_The input_:
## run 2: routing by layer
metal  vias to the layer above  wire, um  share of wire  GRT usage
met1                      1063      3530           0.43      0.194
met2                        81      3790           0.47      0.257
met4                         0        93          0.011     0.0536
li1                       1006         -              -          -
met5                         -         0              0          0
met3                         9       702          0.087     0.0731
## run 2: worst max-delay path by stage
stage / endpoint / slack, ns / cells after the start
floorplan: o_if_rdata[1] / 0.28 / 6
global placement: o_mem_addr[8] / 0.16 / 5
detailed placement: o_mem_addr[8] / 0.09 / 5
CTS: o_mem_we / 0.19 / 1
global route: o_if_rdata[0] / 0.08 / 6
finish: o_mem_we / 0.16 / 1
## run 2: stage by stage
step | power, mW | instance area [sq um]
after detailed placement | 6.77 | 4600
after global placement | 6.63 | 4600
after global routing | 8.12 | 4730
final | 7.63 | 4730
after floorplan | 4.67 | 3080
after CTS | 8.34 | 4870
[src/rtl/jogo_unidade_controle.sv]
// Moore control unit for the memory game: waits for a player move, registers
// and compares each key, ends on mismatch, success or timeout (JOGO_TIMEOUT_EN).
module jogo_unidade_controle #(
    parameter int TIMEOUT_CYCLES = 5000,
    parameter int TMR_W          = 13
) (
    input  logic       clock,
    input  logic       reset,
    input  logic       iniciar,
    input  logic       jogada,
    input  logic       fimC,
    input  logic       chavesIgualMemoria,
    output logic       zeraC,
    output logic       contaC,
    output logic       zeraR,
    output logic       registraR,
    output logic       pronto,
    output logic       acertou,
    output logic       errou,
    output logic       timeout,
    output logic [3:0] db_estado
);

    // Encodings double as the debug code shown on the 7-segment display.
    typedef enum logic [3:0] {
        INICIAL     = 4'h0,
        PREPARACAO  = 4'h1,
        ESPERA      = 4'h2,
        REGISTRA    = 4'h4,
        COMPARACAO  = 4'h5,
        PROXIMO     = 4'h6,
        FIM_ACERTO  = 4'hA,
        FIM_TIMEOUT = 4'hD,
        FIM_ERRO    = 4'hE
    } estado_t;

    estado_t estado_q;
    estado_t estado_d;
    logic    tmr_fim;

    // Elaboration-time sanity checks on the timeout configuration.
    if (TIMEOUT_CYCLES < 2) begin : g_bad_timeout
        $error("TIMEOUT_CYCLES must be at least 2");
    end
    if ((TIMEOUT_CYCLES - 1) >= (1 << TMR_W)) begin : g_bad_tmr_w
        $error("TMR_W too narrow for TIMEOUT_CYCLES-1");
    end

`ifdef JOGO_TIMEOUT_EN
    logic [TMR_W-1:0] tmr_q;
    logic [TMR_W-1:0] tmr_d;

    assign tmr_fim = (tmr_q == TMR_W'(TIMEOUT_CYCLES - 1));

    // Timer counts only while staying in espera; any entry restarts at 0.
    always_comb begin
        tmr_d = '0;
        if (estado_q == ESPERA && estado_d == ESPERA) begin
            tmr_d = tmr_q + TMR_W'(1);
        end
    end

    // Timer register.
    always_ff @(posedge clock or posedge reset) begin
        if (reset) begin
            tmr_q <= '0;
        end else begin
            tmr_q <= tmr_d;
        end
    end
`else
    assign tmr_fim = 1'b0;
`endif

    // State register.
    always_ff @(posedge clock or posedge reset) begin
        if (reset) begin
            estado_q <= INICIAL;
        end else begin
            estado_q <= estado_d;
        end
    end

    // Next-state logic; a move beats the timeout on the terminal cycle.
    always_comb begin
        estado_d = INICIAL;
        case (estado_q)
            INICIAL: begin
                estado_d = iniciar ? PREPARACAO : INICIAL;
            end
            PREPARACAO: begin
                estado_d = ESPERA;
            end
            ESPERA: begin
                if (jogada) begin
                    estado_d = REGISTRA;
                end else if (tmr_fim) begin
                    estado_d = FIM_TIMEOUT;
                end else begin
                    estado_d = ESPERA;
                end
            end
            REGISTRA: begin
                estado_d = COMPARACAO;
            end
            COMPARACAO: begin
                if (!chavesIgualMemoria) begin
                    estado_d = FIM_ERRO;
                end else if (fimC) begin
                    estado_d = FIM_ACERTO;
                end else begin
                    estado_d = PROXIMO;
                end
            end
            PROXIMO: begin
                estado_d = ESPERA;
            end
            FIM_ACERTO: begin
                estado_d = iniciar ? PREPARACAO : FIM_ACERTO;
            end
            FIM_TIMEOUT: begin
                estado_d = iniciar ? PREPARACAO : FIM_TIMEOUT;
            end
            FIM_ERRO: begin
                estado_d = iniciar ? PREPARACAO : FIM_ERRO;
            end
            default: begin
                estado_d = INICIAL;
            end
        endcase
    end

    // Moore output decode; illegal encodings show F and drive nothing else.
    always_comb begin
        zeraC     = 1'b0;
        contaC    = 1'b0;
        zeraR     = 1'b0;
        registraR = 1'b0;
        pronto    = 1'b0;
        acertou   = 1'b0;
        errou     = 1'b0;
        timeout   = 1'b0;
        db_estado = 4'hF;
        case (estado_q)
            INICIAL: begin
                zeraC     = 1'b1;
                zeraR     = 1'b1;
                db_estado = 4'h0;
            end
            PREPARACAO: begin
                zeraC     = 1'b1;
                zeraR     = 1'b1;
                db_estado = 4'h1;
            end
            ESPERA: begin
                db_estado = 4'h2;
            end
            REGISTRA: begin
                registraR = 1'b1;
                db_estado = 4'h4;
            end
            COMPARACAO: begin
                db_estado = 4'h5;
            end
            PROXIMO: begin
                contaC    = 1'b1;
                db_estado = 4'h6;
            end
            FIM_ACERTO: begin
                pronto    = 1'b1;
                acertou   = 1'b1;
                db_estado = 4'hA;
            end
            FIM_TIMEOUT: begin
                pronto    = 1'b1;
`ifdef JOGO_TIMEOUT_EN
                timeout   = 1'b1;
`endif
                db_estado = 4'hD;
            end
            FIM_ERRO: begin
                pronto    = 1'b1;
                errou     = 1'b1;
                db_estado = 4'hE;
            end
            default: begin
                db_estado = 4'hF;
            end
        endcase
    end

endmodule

_Exercise prompt_: Whenever "floorplan" occurs in a line of the entries, copy that line.

_Solved problem_:
floorplan: o_if_rdata[1] / 0.28 / 6
after floorplan | 4.67 | 3080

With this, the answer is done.